How to complete this task - Scan the records for the string "posedge", then copy each line that has it.

START Available data

`src/rtl/verify_seq_pkg.sv`:
```
// Shared types for the step-verification sequencer: vector slots, verify records and FSM states.
package verify_seq_pkg;

  localparam int WORD_W = 64;
  localparam int STEP_BITS = 8;
  localparam int BITS_W = 7;

  typedef enum logic [1:0] {
    HEX,
    BINARY,
    US_DEC,
    SIGNED_DEC
  } fmt_t;

  typedef struct packed {
    logic [WORD_W-1:0] stim;
    logic [WORD_W-1:0] er;
    logic [BITS_W-1:0] er_bits;
    fmt_t              fmt;
  } vec_t;

  typedef struct packed {
    logic [STEP_BITS-1:0] step;
    logic [WORD_W-1:0]    er;
    logic [WORD_W-1:0]    ar;
    logic [BITS_W-1:0]    er_bits;
    logic [BITS_W-1:0]    ar_bits;
    fmt_t                 fmt;
    logic                 timeout;
  } rec_t;

  typedef enum logic [1:0] {
    IDLE,
    REQ,
    EMIT,
    FIN
  } state_t;

endpackage

```
`src/rtl/verify_vec_mem.sv`:
```
// Stimulus vector store: one synchronous write port, one combinational read port, contents kept across reset.
module verify_vec_mem
  import verify_seq_pkg::*;
#(
  parameter int DEPTH = 16
) (
  input  logic                     clk,
  input  logic                     we,
  input  logic [$clog2(DEPTH)-1:0] waddr,
  input  vec_t                     wdata,
  input  logic [$clog2(DEPTH)-1:0] raddr,
  output vec_t                     rdata
);

  vec_t mem [DEPTH];

  always_ff @(posedge clk) begin
    if (we) mem[waddr] <= wdata;
  end

  assign rdata = mem[raddr];

endmodule

```
`src/rtl/verify_step_sequencer.sv`:
```
// Drives stored stimulus vectors into a DUT one step at a time and emits one verify record per step.
module verify_step_sequencer
  import verify_seq_pkg::*;
#(
  parameter int WORD    = WORD_W,
  parameter int DEPTH   = 16,
  parameter int STEP_W  = STEP_BITS,
  parameter int TIMEOUT = 255
) (
  input  logic                     clk,
  input  logic                     rst,
  input  logic                     ld_we,
  input  logic [$clog2(DEPTH)-1:0] ld_addr,
  input  vec_t                     ld_vec,
  input  logic                     start,
  input  logic [STEP_W-1:0]        num_steps,
  output logic                     dut_req,
  output logic [WORD-1:0]          dut_stim,
  input  logic                     dut_ack,
  input  logic [WORD-1:0]          dut_result,
  input  logic [BITS_W-1:0]        dut_result_bits,
  output logic                     rec_valid,
  input  logic                     rec_ready,
  output rec_t                     rec,
  output logic                     busy,
  output logic                     done
);

  localparam int AW = $clog2(DEPTH);
  localparam int WAIT_W = $clog2(TIMEOUT + 1);
  localparam logic [WAIT_W-1:0] WAIT_MAX = WAIT_W'(TIMEOUT);

  state_t              state_q, state_d;
  logic [STEP_W-1:0]   step_q, step_d;
  logic [STEP_W-1:0]   num_q, num_d;
  logic [AW-1:0]       addr_q, addr_d;
  logic [WAIT_W-1:0]   wait_q, wait_d;
  logic                req_q, req_d;
  logic [WORD-1:0]     stim_q, stim_d;
  logic                rec_valid_q, rec_valid_d;
  rec_t                rec_q, rec_d;
  logic                busy_q, busy_d;
  logic                done_q, done_d;

  logic                mem_we;
  logic [AW-1:0]       rd_addr;
  logic [AW-1:0]       addr_inc;
  vec_t                rd_vec;
  vec_t                slot;
  logic                rec_hs;
  logic                last_step;
  logic                timed_out;
  logic                enter_req;
  logic [STEP_W-1:0]   new_step;
  logic [AW-1:0]       new_addr;

  assign mem_we    = ld_we && !busy_q;
  assign addr_inc  = (addr_q == AW'(DEPTH - 1)) ? '0 : addr_q + 1'b1;
  assign rd_addr   = (state_q == IDLE) ? '0 : addr_inc;
  assign rec_hs    = rec_valid_q && rec_ready;
  assign last_step = (step_q == num_q);
  assign timed_out = (wait_q == WAIT_MAX);

  verify_vec_mem #(
    .DEPTH(DEPTH)
  ) u_mem (
    .clk  (clk),
    .we   (mem_we),
    .waddr(ld_addr),
    .wdata(ld_vec),
    .raddr(rd_addr),
    .rdata(rd_vec)
  );

  // A write landing in the same cycle as the start must be seen by step 1.
  always_comb begin
    slot = rd_vec;
    if (mem_we && (ld_addr == rd_addr)) slot = ld_vec;
  end

  always_ff @(posedge clk) begin
    if (rst) begin
      state_q     <= IDLE;
      step_q      <= '0;
      num_q       <= '0;
      addr_q      <= '0;
      wait_q      <= '0;
      req_q       <= 1'b0;
      stim_q      <= '0;
      rec_valid_q <= 1'b0;
      rec_q       <= '0;
      busy_q      <= 1'b0;
      done_q      <= 1'b0;
    end else begin
      state_q     <= state_d;
      step_q      <= step_d;
      num_q       <= num_d;
      addr_q      <= addr_d;
      wait_q      <= wait_d;
      req_q       <= req_d;
      stim_q      <= stim_d;
      rec_valid_q <= rec_valid_d;
      rec_q       <= rec_d;
      busy_q      <= busy_d;
      done_q      <= done_d;
    end
  end

  always_comb begin
    state_d = state_q;
    case (state_q)
      IDLE: if (start) state_d = (num_steps != '0) ? REQ : FIN;
      REQ:  if (dut_ack || timed_out) state_d = EMIT;
      EMIT: if (rec_hs) state_d = last_step ? FIN : REQ;
      FIN:  state_d = IDLE;
      default: state_d = IDLE;
    endcase
  end

  always_comb begin
    step_d      = step_q;
    num_d       = num_q;
    addr_d      = addr_q;
    wait_d      = wait_q;
    req_d       = req_q;
    stim_d      = stim_q;
    rec_valid_d = rec_valid_q;
    rec_d       = rec_q;
    busy_d      = busy_q;
    done_d      = 1'b0;
    enter_req   = 1'b0;
    new_step    = step_q + 1'b1;
    new_addr    = addr_inc;

    case (state_q)
      IDLE: begin
        if (start) begin
          num_d = num_steps;
          if (num_steps != '0) begin
            enter_req = 1'b1;
            new_step  = STEP_W'(1);
            new_addr  = '0;
          end else begin
            done_d = 1'b1;
          end
        end
      end
      REQ: begin
        wait_d = wait_q + 1'b1;
        if (dut_ack) begin
          req_d         = 1'b0;
          rec_valid_d   = 1'b1;
          rec_d.ar      = dut_result;
          rec_d.ar_bits = dut_result_bits;
          rec_d.timeout = 1'b0;
        end else if (timed_out) begin
          req_d         = 1'b0;
          rec_valid_d   = 1'b1;
          rec_d.ar      = '0;
          rec_d.ar_bits = '0;
          rec_d.timeout = 1'b1;
        end
      end
      EMIT: begin
        if (rec_hs) begin
          rec_valid_d = 1'b0;
          if (last_step) begin
            busy_d = 1'b0;
            done_d = 1'b1;
          end else begin
            enter_req = 1'b1;
          end
        end
      end
      default: ;
    endcase

    // Every step begins by latching the slot so stimulus and record stay stable for the whole step.
    if (enter_req) begin
      step_d        = new_step;
      addr_d        = new_addr;
      wait_d        = '0;
      req_d         = 1'b1;
      busy_d        = 1'b1;
      stim_d        = slot.stim;
      rec_d.step    = new_step;
      rec_d.er      = slot.er;
      rec_d.er_bits = slot.er_bits;
      rec_d.fmt     = slot.fmt;
      rec_d.ar      = '0;
      rec_d.ar_bits = '0;
      rec_d.timeout = 1'b0;
    end
  end

  assign dut_req   = req_q;
  assign dut_stim  = stim_q;
  assign rec_valid = rec_valid_q;
  assign rec       = rec_q;
  assign busy      = busy_q;
  assign done      = done_q;

endmodule

```
--- config.mk ---
export PLATFORM = sky130hd
export DESIGN_NAME = adder_2_sweep_eval
export DESIGN_NICKNAME = d
export VERILOG_FILES = /design/src/rtl/adder_2_sweep_eval.sv
export SDC_FILE = /design/constraint.sdc
export NUM_CORES = 1
export LEC_CHECK = 0
export CORE_ASPECT_RATIO = 0.8
export CORE_MARGIN = 2
export CORE_UTILIZATION = 40
export DETAILED_ROUTE_END_ITERATION = 16
export PLACE_DENSITY = 0.6
export SLEW_MARGIN = 10
export SYNTH_ARGS = -nofsm -noshare
export SYNTH_HDL_FRONTEND = slang
export SYNTH_SLANG_ARGS = --single-unit
export TNS_END_PERCENT = 5
--- constraint.sdc ---
create_clock -name clk -period 8.02 [get_ports clk]
set_clock_uncertainty 0.2 [all_clocks]
set_input_delay 0.802 -clock clk [delete_from_list [all_inputs] [get_ports clk]]
set_output_delay 0.802 -clock clk [all_outputs]
set_load 0.02 [all_outputs]
**src/rtl/pipe_ctrl_pkg.sv**
```systemverilog
// Shared stage indices, stall-vector width, exception vector default and FSM encoding.
// Latency: n/a; backpressure: n/a.
package pipe_ctrl_pkg;

  localparam int STG_PC  = 0;
  localparam int STG_IF  = 1;
  localparam int STG_ID  = 2;
  localparam int STG_EX  = 3;
  localparam int STG_MEM = 4;
  localparam int STG_WB  = 5;
  localparam int STALL_W = STG_WB + 1;

  localparam logic [31:0] EXC_VEC_DEF = 32'hbfc00380;

  typedef enum logic {
    RUN        = 1'b0,
    FLUSH_WAIT = 1'b1
  } state_t;

  // Mask with stall bits from the PC stage up to and including stage k.
  function automatic logic [STALL_W-1:0] stall_upto(input int k);
    return STALL_W'((7'd1 << (k + 1)) - (7'd1 << STG_PC));
  endfunction

endpackage

```
**src/rtl/pipe_ctrl_dffre.sv**
```systemverilog
// Enable flop with async active-low clear to zero.
// Latency: 1 cycle; backpressure: none (en gates the update).
module dffre #(
  parameter int W = 1
) (
  input  logic         core_clk,
  input  logic         arst_n,
  input  logic         en,
  input  logic [W-1:0] d,
  output logic [W-1:0] q
);

  always_ff @(posedge core_clk or negedge arst_n) begin
    if (!arst_n) q <= '0;
    else if (en) q <= d;
  end

endmodule

```
**src/rtl/pipe_ctrl_stall_encode.sv**
```systemverilog
// Oldest-requester-wins stall priority encoder: stages PC..k stall.
// Latency: 0 cycles (combinational); backpressure: output is the backpressure.
module stall_encode
  import pipe_ctrl_pkg::*;
(
  input  logic               if_req,
  input  logic               id_req,
  input  logic               ex_req,
  input  logic               mem_req,
  output logic [STALL_W-1:0] stall
);

  always_comb begin
    stall = '0;
    if (mem_req)     stall = stall_upto(STG_MEM);
    else if (ex_req) stall = stall_upto(STG_EX);
    else if (id_req) stall = stall_upto(STG_ID);
    else if (if_req) stall = stall_upto(STG_IF);
  end

endmodule

```
**src/rtl/pipe_ctrl.sv**
```systemverilog
// Pipeline controller: stall vector, flush strobes, redirect target, debug counters.
// Latency: 0 cycles for stall/flush; redirect deferred while a fetch is outstanding.
module pipe_ctrl
  import pipe_ctrl_pkg::*;
#(
  parameter logic [31:0] EXC_VEC = EXC_VEC_DEF,
  parameter int          CNT_W   = 32
) (
  input  logic             clk,
  input  logic             rst,
  input  logic             if_stallreq_i,
  input  logic             id_stallreq_i,
  input  logic             ex_stallreq_i,
  input  logic             mem_stallreq_i,
  input  logic             mem_exc_i,
  input  logic             mem_eret_i,
  input  logic [31:0]      cp0_epc_i,
  output logic [5:0]       stall_o,
  output logic             pc_flush_o,
  output logic             if_flush_o,
  output logic             id_flush_o,
  output logic             ex_flush_o,
  output logic             mem_flush_o,
  output logic [31:0]      flush_pc_o,
  output logic             busy_o,
  output logic [CNT_W-1:0] stall_cnt_o,
  output logic [CNT_W-1:0] flush_cnt_o
);

  state_t             state_q, state_d;
  logic [STALL_W-1:0] enc_stall;
  logic [31:0]        pend_pc_q;
  logic [31:0]        target;
  logic               evt;
  logic               pend_en;
  logic               flush_inc;

  stall_encode u_stall_encode (
    .if_req  (if_stallreq_i),
    .id_req  (id_stallreq_i),
    .ex_req  (ex_stallreq_i),
    .mem_req (mem_stallreq_i),
    .stall   (enc_stall)
  );

  // A MEM event is only acted on once MEM itself is no longer stalled.
  assign target = mem_exc_i ? EXC_VEC : cp0_epc_i;
  assign evt    = (state_q == RUN) & (mem_exc_i | mem_eret_i) & ~mem_stallreq_i;

  always_comb begin
    stall_o     = '0;
    pc_flush_o  = 1'b0;
    if_flush_o  = 1'b0;
    id_flush_o  = 1'b0;
    ex_flush_o  = 1'b0;
    mem_flush_o = 1'b0;
    flush_pc_o  = '0;
    busy_o      = 1'b0;
    pend_en     = 1'b0;
    flush_inc   = 1'b0;
    state_d     = state_q;
    if (!rst) begin
      case (state_q)
        RUN: begin
          if (evt) begin
            id_flush_o  = 1'b1;
            ex_flush_o  = 1'b1;
            mem_flush_o = 1'b1;
            if (if_stallreq_i) begin
              stall_o = stall_upto(STG_IF);
              pend_en = 1'b1;
              state_d = FLUSH_WAIT;
            end else begin
              pc_flush_o = 1'b1;
              if_flush_o = 1'b1;
              flush_pc_o = target;
              flush_inc  = 1'b1;
            end
          end else begin
            stall_o = enc_stall;
          end
        end
        FLUSH_WAIT: begin
          // Younger stages already hold bubbles; only the fetch is tracked here.
          busy_o     = 1'b1;
          flush_pc_o = pend_pc_q;
          if_flush_o = 1'b1;
          if (if_stallreq_i) begin
            stall_o = stall_upto(STG_IF);
          end else begin
            pc_flush_o = 1'b1;
            flush_inc  = 1'b1;
            state_d    = RUN;
          end
        end
        default: ;
      endcase
    end
  end

  always_ff @(posedge clk or posedge rst) begin
    if (rst) state_q <= RUN;
    else     state_q <= state_d;
  end

  dffre #(.W(32)) u_pend_pc (
    .core_clk (clk),
    .arst_n   (~rst),
    .en       (pend_en),
    .d        (target),
    .q        (pend_pc_q)
  );

  dffre #(.W(CNT_W)) u_stall_cnt (
    .core_clk (clk),
    .arst_n   (~rst),
    .en       (|stall_o),
    .d        (stall_cnt_o + CNT_W'(1)),
    .q        (stall_cnt_o)
  );

  dffre #(.W(CNT_W)) u_flush_cnt (
    .core_clk (clk),
    .arst_n   (~rst),
    .en       (flush_inc),
    .d        (flush_cnt_o + CNT_W'(1)),
    .q        (flush_cnt_o)
  );

endmodule
```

END Available data

Problem solution -
  always_ff @(posedge clk) begin
  always_ff @(posedge clk) begin
  always_ff @(posedge core_clk or negedge arst_n) begin
  always_ff @(posedge clk or posedge rst) begin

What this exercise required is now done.